If nothing else, it gives Hanji the opportunity to pursue any number of curiosities. Along with the many, many more that accompany new discoveries, of course.

Hanji’s glad to be here. Complacency can be a double-edged sword, but Hanji lives for established things, for a routine to rely on.

Like the same faces who stick around, no matter how troubling the times may fester (like Sonny and Bean, if left all by their lonesome, because Hanji’s sure Titans have more to them than just receptors and base desires, without a doubt!) and turn out to be.

Like the same promise that gets Hanji through another day, another budget cut, another backhanded compliment to what their legion stands for (the way they talk down to the Special Ops scouts, the way they trample on Levi’s silence— Hanji hates it, hates those government dogs’ and their sneers and their snark more than anything else, but the hand on Hanji's arm that clutches so tightly it leaves a worse mark than tightly fastened gear on their worst expeditions and, for their commander and their corporal’s sake, Hanji stays silent) and continues to stand for even now.

Like the places and people Hanji knows (known) will not let down the Legion yet - who, for the record, Hanji has no intention of leaving behind: not now, not ever.


	13. audacity

Pain is not an unfamiliar thing to Levi.

The battering bruises, the countless cuts, the laced lacerations over wearisome welts? No way in hell he’d let that any of that get to him, let alone keep him down on the ground.

The Scouting Legion’s insignia is a set of wings for any number of reasons - but this isn’t one of them.

He’s no bird, that’s for sure. Birds flee when they’re thrust into harm’s way, take to the skies as soon as they get the chance, take their meals into beak at the same time as they’re taking a shit.

No, Levi doesn’t feel any sense of kinship in those feathered creatures nor does he stake claim to knowing who it was to create three-dimensional gear in the first place.

But when he has a titan on the run, soars through the air in a perfect arc, and lands a clean cut right at the base of its neck - as only one trained to kill could do?

When he has a good word put in for the Recon Corps’ progress, despite their many setbacks, and passes by Erwin - who pats him on the shoulder, a firm but gentle clasp, like he had five years ago when the older man appeared in that alleyway and offered him a new name, a new profession, a new _life_ \- before they leave the dark enclave of that bureaucratic stronghold together?

When he has the cause to combat these ugly cretins, the camaraderie that refuses to fail him, the set of new scouts who inspire the kind of courage in the older scouts that crests and collects at the center of his chest and forces him to fight back a wan smile - the first in years?

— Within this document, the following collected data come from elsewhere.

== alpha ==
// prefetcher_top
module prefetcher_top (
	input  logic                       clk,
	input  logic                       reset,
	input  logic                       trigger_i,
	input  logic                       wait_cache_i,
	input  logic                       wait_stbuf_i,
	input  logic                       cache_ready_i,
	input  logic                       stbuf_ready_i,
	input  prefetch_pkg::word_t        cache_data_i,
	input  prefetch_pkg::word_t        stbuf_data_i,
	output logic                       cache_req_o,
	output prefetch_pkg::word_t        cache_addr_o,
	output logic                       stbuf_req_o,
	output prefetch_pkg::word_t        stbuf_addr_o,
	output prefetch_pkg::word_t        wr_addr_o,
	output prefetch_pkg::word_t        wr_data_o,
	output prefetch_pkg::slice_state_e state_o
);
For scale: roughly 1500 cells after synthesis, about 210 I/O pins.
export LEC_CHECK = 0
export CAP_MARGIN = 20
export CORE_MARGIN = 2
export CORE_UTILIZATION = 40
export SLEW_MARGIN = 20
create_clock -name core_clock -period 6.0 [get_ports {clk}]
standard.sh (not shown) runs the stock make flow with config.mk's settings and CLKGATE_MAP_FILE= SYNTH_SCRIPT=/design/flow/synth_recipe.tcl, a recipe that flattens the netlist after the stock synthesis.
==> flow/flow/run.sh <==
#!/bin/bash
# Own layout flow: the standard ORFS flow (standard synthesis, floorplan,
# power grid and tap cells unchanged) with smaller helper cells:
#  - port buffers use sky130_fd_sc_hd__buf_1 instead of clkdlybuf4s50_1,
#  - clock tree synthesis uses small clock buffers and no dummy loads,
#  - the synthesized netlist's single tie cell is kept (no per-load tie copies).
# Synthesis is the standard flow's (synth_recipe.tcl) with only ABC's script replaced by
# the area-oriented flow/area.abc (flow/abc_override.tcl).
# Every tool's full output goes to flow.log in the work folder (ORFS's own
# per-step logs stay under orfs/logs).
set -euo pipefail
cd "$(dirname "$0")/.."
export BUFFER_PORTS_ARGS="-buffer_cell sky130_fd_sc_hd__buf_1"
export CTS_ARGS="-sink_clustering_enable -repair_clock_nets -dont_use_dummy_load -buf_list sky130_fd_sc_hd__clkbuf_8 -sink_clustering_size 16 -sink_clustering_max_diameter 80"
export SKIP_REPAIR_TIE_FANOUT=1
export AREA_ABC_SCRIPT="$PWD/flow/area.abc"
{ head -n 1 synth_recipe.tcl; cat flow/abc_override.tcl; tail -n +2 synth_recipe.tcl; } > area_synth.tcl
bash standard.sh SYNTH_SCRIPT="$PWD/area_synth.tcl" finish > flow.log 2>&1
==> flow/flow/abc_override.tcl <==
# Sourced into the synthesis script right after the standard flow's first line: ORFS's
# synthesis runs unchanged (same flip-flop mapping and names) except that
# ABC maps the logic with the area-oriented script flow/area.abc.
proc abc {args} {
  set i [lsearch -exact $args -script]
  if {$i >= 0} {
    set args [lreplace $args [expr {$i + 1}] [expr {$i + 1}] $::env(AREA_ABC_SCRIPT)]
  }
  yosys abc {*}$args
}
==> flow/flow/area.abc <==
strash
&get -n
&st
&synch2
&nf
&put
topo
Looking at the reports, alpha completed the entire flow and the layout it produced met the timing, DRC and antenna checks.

(What the wings represent, what the end of this godforsaken story of theirs will look like?

Levi could care less about any of those things.

What Humanity’s strongest soldier cares about, now and always, will be the people who’ve guided him into the clouds thus far - and who, now and always, won’t let him down.)


	14. sympathy

Erwin keeps a drawer full of his moments of weakness and sentimentality stored in a corner of his heart.

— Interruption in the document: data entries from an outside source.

Background: an optimization exercise with open tools, aiming at small area. Do not read the settings as production practice.
Only simulation tests tie the RTL to the original design; equivalence was not proved.
Power and IR drop assume default switching activity.

## alpha
==> module fp32_matmul_sequencer, before the edit <==
module fp32_matmul_sequencer #(
  parameter int unsigned N       = 4,
  parameter int unsigned LATENCY = 5,
  parameter int unsigned IW      = $clog2(N)
) (
  input  logic                      clk,
  input  logic                      rst,
  input  logic                      a_wr_en,
  input  logic [IW-1:0]             a_wr_row,
  input  logic [3:0]                a_wr_col,
  input  logic [fp32_matmul_pkg::FP32_W-1:0]         a_wr_data,
  input  logic                      b_wr_en,
  input  logic [3:0]                b_wr_row,
  input  logic [IW-1:0]             b_wr_col,
  input  logic [fp32_matmul_pkg::FP32_W-1:0]         b_wr_data,
  input  logic                      start,
  output logic                      busy,
  output logic                      done,
  output logic [fp32_matmul_pkg::VEC_LEN*fp32_matmul_pkg::FP32_W-1:0] vec_a,
  output logic [fp32_matmul_pkg::VEC_LEN*fp32_matmul_pkg::FP32_W-1:0] vec_b,
  input  logic [fp32_matmul_pkg::FP32_W-1:0]         mul_result,
  output logic                      c_valid,
  output logic [IW-1:0]             c_row,
  output logic [IW-1:0]             c_col,
  output logic [fp32_matmul_pkg::FP32_W-1:0]         c_data
);
  localparam int unsigned W  = fp32_matmul_pkg::FP32_W;
  localparam int unsigned K  = fp32_matmul_pkg::VEC_LEN;
  localparam int unsigned PW = 2 * IW;
  localparam int unsigned LAST = N * N + LATENCY;
  localparam int unsigned IDLE_CNT = LAST + 1;
  localparam int unsigned CW = $clog2(IDLE_CNT + 1);
  logic [CW-1:0] cnt_q;
  logic          idle, last, accept, wr_ok;
  assign idle   = (cnt_q == CW'(IDLE_CNT));
  assign last   = (cnt_q == CW'(LAST));
  assign wr_ok  = idle || last;
  assign accept = wr_ok && start;
  always_ff @(posedge clk or posedge rst) begin
    if (rst)         cnt_q <= CW'(IDLE_CNT);
    else if (accept) cnt_q <= '0;
    else if (!idle)  cnt_q <= cnt_q + 1'b1;
  end
  assign busy    = !idle;
  assign done    = last;
  assign c_valid = !idle && (cnt_q >= CW'(LATENCY + 1));
  logic [CW-1:0] tag;
  assign tag   = cnt_q - CW'(LATENCY + 1);
  assign c_row = tag[PW-1:IW];
  assign c_col = tag[IW-1:0];
  always_ff @(posedge clk) c_data <= mul_result;
  logic [W-1:0] a_buf_q [N][K];
  logic [W-1:0] b_buf_q [K][N];
  logic [K-1:0] a_vld_q [N];
  logic [K-1:0] b_vld_q [N];    
  logic a_we [N][K];
  logic b_we [N][K];            
  always_comb begin
    for (int r = 0; r < N; r++)
      for (int k = 0; k < K; k++) begin
        a_we[r][k] = a_wr_en && wr_ok && (a_wr_row == IW'(r)) && (a_wr_col == 4'(k));
        b_we[r][k] = b_wr_en && wr_ok && (b_wr_col == IW'(r)) && (b_wr_row == 4'(k));
      end
  end
  always_ff @(posedge clk) begin
    for (int r = 0; r < N; r++)
      for (int k = 0; k < K; k++) begin
        if (a_we[r][k]) a_buf_q[r][k] <= a_wr_data;
        if (b_we[r][k]) b_buf_q[k][r] <= b_wr_data;
      end
  end
  always_ff @(posedge clk or posedge rst) begin
    if (rst) begin
      for (int r = 0; r < N; r++) begin
        a_vld_q[r] <= '0;
        b_vld_q[r] <= '0;
      end
    end else begin
      for (int r = 0; r < N; r++)
        for (int k = 0; k < K; k++) begin
          if (a_we[r][k]) a_vld_q[r][k] <= 1'b1;
          if (b_we[r][k]) b_vld_q[r][k] <= 1'b1;
        end
    end
  end
  logic [IW-1:0] issue_i, issue_j;
  assign issue_i = cnt_q[PW-1:IW];
  assign issue_j = cnt_q[IW-1:0];
  always_comb begin
    for (int k = 0; k < K; k++) begin
      logic [W-1:0] acc_a, acc_b;
      acc_a = '0;
      acc_b = '0;
      for (int r = 0; r < N; r++) begin
        acc_a = acc_a | (a_buf_q[r][k] & {W{(issue_i == IW'(r)) && a_vld_q[r][k]}});
        acc_b = acc_b | (b_buf_q[k][r] & {W{(issue_j == IW'(r)) && b_vld_q[r][k]}});
      end
      vec_a[k*W +: W] = acc_a;
      vec_b[k*W +: W] = acc_b;
    end
  end
endmodule
Settings: LEC_CHECK=0, CAP_MARGIN=0, CORE_MARGIN=2, CORE_UTILIZATION=60, PLACE_DENSITY=0.7, SLEW_MARGIN=0; clock period 5.0 ns.
standard.sh (not shown) runs the stock make flow with config.mk's settings and CLKGATE_MAP_FILE= SYNTH_SCRIPT=/design/flow/synth_recipe.tcl, a recipe that flattens the netlist after the stock synthesis.
==> flow/flow/run.sh <==
#!/bin/bash
# The standard layout (standard.sh) with two changes: port buffers use the smallest
# buffer cell, and CTS builds its tree from the given buffer without dummy loads.
export BUFFER_PORTS_ARGS="-buffer_cell sky130_fd_sc_hd__buf_1"
export CTS_ARGS="-sink_clustering_enable -repair_clock_nets -dont_use_dummy_load -buf_list sky130_fd_sc_hd__clkbuf_16 -sink_clustering_size 30 -sink_clustering_max_diameter 70"
bash standard.sh > standard.log 2>&1
For beta, these inputs were changed with respect to alpha:
-- flow/design.v --
<<< alpha, line 45
  assign accept = wr_ok && start;
  always_ff @(posedge clk or posedge rst) begin
    if (rst)         cnt_q <= CW'(IDLE_CNT);
    else if (accept) cnt_q <= '0;
    else if (!idle)  cnt_q <= cnt_q + 1'b1;
  end
  assign busy    = !idle;
>>> beta, line 45
  assign accept = wr_ok && start;
  always_ff @(posedge clk or posedge rst) begin
    if (rst) cnt_q <= CW'(IDLE_CNT);
    else     cnt_q <= cnt_d;
  end
  assign busy    = !idle;
<<< alpha, line 91
    end
  end
  logic [IW-1:0] issue_i, issue_j;
  assign issue_i = cnt_q[PW-1:IW];
  assign issue_j = cnt_q[IW-1:0];
  always_comb begin
    for (int k = 0; k < K; k++) begin
>>> beta, line 90
    end
  end
  logic [CW-1:0] cnt_d;
  logic [N-1:0]  i_hot_q, j_hot_q;
  assign cnt_d = accept ? '0 : (idle ? cnt_q : cnt_q + 1'b1);
  always_ff @(posedge clk) begin
    for (int r = 0; r < N; r++) begin
      i_hot_q[r] <= (cnt_d[PW-1:IW] == IW'(r));
      j_hot_q[r] <= (cnt_d[IW-1:0] == IW'(r));
    end
  end
  always_comb begin
    for (int k = 0; k < K; k++) begin
<<< alpha, line 100
      acc_b = '0;
      for (int r = 0; r < N; r++) begin
        acc_a = acc_a | (a_buf_q[r][k] & {W{(issue_i == IW'(r)) && a_vld_q[r][k]}});
        acc_b = acc_b | (b_buf_q[k][r] & {W{(issue_j == IW'(r)) && b_vld_q[r][k]}});
      end
      vec_a[k*W +: W] = acc_a;
>>> beta, line 105
      acc_b = '0;
      for (int r = 0; r < N; r++) begin
        acc_a = acc_a | (a_buf_q[r][k] & {W{i_hot_q[r] && a_vld_q[r][k]}});
        acc_b = acc_b | (b_buf_q[k][r] & {W{j_hot_q[r] && b_vld_q[r][k]}});
      end
      vec_a[k*W +: W] = acc_a;
### Flow results
The flow did not stop early for beta: all stages ran, and the layout cleared the timing, design-rule and antenna checks. On combinational fraction of design power: between beta and alpha, it ends up lower for beta. Peak per-stage delay on the critical path (beta over alpha): increase, 0.35 ns. Cmp beta vs alpha: total length of routed wires lower in beta. Compared with alpha, in beta maximum clock frequency shows an increase of 3.1%; tightest hold margin shows no meaningful change.

-- what the ideal ports hide --
How much do the figures lean on ideal ports? The routed layouts below were timed once more, with nothing changed but the port constraints. Step 1 (the two cells are an assumption about what drives the block):
set clk [get_ports {clk}]
set_driving_cell -lib_cell sky130_fd_sc_hd__clkbuf_16 $clk
set_driving_cell -lib_cell sky130_fd_sc_hd__buf_2 [delete_from_list [all_inputs] $clk]
Step 2 also shifts input and output timing later by t, the mid clock arrival at the registers, as if the neighbouring blocks saw the same clock. a / b / c = no drivers / after step 1 / after step 2; a / b = the first two.
| run | t, ns | slack for setup (ns) | hold slack, ns | worst setup path at the end | worst data-port slew with drivers (ns) |
|---|---|---|---|---|---|
| alpha | 0.930 | 0.206 / 0.103 / 0.977 | 0.193 / 0.114 / 0.473 | input to register | 0.16 |
| beta | 0.948 | 0.352 / 0.245 / 1.192 | 0.191 / 0.107 / 0.470 | register to output | 0.23 |
After both steps every run listed still meets setup and hold.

It’s under lock and key at all times, so no one other than him are allowed to see inside it. Naturally, as they’re secrets kept by him, for him, alone.

Memories related stay where they belong: far back in the recesses of his mind, reserved for sleepless nights where old regrets and new wounds get the better of him.

And his self-control, really, is something to be admired.

(He swore since the day of that expedition, the one that should have never been, he wouldn’t open that veritable chest unless he was alone.)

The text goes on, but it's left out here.